PROVIDED RECORDS START
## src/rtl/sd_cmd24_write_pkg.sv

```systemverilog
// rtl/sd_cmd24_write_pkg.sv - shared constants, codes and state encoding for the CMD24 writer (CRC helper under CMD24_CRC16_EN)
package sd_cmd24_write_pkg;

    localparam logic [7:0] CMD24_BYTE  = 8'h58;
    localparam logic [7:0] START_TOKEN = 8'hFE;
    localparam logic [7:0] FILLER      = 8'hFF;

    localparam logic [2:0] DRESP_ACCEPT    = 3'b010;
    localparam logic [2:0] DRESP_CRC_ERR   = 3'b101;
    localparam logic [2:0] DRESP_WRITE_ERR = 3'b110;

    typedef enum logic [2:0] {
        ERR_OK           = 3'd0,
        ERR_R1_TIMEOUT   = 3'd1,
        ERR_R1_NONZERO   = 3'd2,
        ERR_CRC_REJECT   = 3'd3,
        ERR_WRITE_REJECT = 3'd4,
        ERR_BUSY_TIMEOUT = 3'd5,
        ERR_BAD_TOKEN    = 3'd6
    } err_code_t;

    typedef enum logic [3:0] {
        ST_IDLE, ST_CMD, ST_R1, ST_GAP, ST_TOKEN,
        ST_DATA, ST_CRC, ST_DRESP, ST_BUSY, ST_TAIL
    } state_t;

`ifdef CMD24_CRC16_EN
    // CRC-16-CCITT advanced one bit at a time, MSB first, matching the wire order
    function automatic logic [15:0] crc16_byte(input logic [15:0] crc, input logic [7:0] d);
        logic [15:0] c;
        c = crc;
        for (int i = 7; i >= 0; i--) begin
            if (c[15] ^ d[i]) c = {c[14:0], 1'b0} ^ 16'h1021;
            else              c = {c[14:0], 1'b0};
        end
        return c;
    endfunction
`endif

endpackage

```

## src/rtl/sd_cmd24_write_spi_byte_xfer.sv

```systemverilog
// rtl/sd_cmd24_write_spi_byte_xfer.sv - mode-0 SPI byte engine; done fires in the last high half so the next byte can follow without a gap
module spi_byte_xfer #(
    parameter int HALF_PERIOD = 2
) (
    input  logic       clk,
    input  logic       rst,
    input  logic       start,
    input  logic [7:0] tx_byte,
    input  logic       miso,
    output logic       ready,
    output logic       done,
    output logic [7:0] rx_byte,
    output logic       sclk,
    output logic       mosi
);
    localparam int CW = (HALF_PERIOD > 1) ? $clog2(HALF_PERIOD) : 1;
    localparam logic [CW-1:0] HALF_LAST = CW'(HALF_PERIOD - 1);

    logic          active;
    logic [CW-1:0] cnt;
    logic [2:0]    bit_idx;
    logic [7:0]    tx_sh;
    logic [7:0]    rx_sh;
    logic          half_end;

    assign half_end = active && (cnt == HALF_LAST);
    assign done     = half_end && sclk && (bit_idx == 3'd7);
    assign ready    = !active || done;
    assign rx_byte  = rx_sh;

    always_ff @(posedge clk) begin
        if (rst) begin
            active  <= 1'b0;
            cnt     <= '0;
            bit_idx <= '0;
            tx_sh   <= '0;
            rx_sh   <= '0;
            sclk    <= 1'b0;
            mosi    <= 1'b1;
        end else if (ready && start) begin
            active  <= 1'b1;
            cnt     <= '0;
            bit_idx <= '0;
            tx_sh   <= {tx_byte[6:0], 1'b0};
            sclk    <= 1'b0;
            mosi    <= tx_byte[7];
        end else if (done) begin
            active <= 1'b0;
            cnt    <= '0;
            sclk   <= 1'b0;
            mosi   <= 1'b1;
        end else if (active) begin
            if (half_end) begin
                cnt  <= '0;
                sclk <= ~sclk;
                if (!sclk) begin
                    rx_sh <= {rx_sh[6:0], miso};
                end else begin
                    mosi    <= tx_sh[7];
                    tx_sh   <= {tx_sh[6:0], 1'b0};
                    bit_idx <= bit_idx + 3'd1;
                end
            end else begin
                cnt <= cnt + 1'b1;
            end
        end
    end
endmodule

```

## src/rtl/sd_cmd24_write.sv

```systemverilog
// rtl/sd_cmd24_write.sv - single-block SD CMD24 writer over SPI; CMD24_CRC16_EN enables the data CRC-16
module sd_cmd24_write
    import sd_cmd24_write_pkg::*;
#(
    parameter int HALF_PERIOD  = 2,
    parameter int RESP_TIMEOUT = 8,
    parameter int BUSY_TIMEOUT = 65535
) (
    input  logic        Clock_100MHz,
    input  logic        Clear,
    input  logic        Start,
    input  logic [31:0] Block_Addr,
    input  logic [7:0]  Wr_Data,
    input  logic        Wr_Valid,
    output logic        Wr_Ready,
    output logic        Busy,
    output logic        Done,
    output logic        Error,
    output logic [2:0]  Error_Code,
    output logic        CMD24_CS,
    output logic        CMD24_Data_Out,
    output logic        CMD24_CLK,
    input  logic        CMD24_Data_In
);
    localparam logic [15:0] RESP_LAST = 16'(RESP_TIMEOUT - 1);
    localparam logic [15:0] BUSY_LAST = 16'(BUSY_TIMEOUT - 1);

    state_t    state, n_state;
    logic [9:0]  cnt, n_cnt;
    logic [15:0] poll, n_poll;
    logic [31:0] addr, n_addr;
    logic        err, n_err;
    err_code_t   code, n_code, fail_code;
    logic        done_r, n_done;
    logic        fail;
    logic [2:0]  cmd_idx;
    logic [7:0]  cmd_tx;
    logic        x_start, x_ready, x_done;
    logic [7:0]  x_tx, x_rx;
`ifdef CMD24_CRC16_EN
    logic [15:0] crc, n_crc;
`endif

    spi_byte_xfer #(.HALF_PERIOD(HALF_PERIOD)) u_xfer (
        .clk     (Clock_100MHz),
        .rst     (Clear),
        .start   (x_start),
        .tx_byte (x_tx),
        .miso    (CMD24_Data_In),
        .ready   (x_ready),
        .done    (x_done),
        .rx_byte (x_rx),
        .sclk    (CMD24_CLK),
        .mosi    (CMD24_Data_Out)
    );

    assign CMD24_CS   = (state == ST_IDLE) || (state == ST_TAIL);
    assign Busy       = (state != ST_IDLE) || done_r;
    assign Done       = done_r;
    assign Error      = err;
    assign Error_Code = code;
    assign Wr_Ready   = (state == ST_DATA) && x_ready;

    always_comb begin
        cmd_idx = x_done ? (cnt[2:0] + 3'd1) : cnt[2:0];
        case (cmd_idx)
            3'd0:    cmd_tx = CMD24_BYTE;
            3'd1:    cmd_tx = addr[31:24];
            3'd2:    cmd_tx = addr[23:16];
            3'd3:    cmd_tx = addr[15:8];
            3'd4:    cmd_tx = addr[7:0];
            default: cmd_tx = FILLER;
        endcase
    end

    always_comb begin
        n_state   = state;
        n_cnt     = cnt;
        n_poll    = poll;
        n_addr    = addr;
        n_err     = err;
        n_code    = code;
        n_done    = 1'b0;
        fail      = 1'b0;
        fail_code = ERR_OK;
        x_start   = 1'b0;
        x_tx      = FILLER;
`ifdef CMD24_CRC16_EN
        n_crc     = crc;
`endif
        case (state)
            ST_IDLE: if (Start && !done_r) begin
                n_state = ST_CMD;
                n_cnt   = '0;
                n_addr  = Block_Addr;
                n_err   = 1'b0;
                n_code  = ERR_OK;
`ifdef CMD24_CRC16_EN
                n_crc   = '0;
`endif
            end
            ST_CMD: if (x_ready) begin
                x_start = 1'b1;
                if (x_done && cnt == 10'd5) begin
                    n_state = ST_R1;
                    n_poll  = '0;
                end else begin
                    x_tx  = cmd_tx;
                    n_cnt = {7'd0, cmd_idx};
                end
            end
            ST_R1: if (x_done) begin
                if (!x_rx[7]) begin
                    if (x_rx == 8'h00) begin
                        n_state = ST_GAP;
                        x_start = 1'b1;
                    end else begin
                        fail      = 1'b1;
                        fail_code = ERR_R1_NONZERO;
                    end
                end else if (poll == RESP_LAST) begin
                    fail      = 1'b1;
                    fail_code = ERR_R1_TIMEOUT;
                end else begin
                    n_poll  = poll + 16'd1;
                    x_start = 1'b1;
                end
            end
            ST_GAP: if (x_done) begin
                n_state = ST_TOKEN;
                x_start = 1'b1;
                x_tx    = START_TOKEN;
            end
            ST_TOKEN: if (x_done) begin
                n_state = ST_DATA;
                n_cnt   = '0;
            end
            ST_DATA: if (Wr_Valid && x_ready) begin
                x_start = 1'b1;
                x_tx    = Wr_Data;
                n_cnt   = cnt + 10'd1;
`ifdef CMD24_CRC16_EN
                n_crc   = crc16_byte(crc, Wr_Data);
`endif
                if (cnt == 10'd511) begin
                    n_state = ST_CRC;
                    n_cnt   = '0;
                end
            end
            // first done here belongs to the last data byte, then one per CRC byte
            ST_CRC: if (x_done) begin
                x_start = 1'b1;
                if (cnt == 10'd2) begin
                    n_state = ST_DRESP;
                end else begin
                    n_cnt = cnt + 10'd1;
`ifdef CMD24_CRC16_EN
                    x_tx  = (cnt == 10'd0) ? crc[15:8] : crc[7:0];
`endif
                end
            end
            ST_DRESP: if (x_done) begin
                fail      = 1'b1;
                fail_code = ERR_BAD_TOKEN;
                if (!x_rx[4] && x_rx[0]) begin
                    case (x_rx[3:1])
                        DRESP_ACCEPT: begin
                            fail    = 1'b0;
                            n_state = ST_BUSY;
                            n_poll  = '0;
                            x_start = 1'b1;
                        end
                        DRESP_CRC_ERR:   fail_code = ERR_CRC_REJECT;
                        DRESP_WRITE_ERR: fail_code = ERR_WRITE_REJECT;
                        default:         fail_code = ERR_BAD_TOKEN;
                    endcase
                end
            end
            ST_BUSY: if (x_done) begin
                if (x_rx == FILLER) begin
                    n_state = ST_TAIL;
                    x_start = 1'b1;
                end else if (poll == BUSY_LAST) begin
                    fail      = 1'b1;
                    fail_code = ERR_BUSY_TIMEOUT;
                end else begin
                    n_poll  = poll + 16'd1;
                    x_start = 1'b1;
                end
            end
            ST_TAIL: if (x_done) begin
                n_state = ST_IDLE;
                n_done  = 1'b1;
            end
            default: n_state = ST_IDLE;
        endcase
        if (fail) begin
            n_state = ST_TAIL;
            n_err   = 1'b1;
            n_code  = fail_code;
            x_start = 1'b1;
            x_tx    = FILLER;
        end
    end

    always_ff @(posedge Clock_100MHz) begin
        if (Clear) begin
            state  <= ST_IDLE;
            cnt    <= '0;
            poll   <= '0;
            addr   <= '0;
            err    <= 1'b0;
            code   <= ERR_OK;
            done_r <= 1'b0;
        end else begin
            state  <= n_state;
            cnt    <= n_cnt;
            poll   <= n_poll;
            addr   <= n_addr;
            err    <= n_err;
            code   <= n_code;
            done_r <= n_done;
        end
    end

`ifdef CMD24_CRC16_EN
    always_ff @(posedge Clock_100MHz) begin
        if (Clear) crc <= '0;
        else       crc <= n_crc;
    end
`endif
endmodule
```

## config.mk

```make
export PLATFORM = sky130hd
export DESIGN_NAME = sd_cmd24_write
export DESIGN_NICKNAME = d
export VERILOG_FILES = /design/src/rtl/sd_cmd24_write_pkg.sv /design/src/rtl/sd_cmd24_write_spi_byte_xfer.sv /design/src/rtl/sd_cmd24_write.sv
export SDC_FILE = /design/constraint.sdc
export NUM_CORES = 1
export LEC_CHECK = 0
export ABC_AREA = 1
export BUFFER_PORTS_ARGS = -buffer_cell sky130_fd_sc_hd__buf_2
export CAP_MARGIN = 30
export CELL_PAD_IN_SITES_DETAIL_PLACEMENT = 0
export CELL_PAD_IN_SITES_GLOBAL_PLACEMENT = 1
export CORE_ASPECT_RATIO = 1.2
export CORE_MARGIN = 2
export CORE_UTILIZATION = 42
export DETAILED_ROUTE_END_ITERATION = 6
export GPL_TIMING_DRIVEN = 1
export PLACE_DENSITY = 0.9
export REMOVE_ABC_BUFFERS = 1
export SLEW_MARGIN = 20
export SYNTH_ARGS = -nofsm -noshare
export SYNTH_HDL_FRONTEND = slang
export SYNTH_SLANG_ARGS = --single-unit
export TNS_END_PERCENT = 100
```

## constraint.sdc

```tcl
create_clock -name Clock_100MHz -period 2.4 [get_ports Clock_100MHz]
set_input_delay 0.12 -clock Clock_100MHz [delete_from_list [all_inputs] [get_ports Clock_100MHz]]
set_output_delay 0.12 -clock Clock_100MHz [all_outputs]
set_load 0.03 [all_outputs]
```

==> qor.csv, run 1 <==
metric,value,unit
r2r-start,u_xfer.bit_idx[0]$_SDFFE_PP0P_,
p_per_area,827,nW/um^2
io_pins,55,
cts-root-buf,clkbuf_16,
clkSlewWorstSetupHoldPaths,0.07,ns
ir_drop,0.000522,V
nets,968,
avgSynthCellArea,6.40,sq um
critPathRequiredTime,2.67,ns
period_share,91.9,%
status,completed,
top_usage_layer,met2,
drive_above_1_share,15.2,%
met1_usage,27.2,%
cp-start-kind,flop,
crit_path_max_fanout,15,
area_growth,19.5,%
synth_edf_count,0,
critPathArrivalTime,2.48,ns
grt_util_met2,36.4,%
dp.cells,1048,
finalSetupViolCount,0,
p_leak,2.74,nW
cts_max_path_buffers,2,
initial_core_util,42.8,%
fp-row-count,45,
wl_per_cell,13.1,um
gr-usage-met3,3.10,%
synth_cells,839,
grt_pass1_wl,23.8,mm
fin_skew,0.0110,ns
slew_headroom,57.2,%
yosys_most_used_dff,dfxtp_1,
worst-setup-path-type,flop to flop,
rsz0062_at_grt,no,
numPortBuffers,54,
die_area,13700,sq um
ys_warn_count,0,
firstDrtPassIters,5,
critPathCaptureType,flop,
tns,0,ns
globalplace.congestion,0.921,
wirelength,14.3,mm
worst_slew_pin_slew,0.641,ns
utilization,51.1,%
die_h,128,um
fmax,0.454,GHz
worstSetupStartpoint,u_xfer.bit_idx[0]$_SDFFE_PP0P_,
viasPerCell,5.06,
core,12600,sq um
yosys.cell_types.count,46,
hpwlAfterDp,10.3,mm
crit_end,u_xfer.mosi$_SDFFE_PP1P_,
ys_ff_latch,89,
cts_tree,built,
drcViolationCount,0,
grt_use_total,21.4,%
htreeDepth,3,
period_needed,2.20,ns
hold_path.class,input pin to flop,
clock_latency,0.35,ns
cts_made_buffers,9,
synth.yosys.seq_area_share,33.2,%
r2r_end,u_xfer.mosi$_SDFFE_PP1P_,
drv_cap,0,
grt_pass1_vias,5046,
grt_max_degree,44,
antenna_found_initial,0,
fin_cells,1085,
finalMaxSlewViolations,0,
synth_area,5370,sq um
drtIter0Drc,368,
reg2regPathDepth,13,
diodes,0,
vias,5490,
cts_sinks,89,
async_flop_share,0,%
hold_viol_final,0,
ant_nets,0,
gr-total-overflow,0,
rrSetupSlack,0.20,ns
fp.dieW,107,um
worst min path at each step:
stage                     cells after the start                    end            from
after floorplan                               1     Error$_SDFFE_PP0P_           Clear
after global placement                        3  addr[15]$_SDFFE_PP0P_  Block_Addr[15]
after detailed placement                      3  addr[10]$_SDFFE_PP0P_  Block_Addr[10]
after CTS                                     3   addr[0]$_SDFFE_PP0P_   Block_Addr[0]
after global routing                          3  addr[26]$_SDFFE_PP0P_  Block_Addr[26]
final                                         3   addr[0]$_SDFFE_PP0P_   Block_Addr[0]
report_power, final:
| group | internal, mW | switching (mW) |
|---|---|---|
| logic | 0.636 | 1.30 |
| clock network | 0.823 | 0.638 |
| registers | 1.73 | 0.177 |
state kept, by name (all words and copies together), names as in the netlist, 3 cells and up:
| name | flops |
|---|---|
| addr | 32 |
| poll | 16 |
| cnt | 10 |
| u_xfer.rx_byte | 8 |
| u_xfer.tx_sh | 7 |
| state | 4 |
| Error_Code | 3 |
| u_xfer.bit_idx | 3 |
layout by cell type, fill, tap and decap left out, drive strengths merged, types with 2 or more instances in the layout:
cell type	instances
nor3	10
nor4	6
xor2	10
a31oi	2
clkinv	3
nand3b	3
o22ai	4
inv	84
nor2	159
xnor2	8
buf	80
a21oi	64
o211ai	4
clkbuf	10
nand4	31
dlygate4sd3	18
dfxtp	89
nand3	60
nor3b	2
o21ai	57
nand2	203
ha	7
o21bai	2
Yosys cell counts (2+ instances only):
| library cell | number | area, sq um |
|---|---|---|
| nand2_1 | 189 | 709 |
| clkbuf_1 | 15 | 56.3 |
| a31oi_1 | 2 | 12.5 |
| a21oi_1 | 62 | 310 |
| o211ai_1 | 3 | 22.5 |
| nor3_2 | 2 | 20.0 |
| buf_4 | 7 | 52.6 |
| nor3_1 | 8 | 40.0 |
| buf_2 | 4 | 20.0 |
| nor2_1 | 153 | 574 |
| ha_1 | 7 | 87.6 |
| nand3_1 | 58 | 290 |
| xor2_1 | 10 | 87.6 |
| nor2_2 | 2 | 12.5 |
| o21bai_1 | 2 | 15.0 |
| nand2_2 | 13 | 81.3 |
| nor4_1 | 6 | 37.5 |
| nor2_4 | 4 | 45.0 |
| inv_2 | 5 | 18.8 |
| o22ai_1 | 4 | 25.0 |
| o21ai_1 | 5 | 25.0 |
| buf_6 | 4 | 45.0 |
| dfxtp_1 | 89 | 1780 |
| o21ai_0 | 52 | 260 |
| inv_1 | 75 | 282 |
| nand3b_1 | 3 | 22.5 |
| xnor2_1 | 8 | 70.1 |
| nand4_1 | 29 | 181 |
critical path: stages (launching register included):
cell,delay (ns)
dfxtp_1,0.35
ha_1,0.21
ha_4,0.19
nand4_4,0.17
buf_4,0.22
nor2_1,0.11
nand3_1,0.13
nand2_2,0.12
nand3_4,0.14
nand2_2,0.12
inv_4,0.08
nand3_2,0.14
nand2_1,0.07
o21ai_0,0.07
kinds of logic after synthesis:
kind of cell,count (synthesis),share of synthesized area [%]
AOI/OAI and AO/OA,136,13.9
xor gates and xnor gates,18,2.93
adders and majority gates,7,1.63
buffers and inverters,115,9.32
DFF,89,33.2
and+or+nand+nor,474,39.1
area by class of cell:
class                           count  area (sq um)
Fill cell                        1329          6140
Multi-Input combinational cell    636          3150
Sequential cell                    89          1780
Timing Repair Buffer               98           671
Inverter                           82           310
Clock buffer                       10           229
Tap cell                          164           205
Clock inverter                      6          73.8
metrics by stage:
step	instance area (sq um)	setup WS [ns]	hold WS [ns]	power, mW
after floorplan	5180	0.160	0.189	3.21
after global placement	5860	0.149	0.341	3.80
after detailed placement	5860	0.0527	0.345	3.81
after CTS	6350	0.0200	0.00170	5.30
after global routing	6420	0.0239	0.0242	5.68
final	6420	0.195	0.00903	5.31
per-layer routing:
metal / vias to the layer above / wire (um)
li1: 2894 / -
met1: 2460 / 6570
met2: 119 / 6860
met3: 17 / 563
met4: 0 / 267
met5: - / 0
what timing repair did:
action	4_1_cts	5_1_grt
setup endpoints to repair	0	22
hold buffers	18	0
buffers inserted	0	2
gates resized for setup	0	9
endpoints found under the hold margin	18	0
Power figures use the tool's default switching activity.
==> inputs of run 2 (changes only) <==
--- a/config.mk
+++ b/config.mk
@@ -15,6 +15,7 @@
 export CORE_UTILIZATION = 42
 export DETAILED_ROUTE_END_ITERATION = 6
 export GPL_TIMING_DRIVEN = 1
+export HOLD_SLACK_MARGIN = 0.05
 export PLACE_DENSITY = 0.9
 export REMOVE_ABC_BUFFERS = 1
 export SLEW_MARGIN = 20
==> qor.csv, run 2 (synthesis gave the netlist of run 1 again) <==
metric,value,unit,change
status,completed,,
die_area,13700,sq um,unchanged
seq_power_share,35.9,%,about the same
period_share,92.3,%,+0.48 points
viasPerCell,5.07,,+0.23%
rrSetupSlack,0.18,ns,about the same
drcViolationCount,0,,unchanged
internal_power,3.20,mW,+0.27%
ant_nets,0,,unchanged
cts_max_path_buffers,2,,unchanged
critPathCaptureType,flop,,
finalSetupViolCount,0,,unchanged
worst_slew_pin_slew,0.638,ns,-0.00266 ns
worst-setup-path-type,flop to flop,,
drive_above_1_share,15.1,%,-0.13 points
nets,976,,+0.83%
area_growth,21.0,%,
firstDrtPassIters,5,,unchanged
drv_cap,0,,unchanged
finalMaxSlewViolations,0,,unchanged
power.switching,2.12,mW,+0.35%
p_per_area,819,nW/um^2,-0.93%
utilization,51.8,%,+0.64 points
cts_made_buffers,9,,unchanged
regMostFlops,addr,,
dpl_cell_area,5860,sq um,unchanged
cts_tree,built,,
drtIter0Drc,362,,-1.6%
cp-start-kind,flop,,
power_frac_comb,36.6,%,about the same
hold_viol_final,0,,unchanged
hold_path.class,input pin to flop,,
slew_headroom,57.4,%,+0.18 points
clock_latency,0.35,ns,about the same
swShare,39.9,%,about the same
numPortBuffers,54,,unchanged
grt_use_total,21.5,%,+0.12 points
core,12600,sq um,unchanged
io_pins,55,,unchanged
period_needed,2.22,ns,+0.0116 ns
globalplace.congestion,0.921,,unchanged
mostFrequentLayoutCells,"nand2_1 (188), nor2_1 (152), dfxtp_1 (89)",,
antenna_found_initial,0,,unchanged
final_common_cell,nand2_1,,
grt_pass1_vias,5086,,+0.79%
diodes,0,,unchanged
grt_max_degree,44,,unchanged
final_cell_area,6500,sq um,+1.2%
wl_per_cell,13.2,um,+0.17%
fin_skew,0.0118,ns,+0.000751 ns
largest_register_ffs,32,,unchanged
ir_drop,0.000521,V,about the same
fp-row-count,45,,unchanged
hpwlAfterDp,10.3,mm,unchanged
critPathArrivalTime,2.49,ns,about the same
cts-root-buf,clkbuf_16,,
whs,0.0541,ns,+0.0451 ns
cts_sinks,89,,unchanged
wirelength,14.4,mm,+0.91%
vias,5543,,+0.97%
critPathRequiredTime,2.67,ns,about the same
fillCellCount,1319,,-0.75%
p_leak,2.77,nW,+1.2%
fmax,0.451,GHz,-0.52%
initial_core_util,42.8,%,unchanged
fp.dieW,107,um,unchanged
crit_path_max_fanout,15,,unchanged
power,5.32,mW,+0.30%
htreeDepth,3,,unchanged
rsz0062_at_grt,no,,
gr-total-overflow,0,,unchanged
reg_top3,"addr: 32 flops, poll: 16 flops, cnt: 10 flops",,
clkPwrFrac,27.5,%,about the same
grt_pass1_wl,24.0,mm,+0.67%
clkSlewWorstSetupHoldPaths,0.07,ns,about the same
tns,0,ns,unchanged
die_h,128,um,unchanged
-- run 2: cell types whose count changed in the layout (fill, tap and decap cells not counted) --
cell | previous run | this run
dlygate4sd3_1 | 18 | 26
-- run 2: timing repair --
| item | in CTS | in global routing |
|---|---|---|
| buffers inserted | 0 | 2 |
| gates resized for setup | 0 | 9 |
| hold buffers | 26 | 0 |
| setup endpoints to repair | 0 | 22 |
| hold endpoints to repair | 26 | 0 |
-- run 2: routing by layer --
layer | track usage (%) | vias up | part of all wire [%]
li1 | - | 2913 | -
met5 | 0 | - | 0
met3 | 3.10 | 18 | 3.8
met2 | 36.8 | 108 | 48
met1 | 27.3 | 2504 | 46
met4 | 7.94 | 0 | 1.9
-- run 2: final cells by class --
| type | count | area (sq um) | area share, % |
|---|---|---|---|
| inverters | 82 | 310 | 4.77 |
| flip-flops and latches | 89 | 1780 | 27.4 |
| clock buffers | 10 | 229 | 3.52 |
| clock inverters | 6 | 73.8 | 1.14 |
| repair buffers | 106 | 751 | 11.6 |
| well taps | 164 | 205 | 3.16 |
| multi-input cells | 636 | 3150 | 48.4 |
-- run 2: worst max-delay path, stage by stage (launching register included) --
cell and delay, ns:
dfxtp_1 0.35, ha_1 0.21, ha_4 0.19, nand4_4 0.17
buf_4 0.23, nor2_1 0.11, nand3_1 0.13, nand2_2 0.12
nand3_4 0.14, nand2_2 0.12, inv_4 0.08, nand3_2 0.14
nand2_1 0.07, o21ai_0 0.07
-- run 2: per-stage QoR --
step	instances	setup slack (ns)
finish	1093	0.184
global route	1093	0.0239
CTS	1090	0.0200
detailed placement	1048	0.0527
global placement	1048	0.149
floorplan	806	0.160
PROVIDED RECORDS END
**WORK TASK:** If a line in the records above has the word "clkSlewWorstSetupHoldPaths", copy it out.

**SOLVED EXERCISE:**
clkSlewWorstSetupHoldPaths,0.07,ns
clkSlewWorstSetupHoldPaths,0.07,ns,about the same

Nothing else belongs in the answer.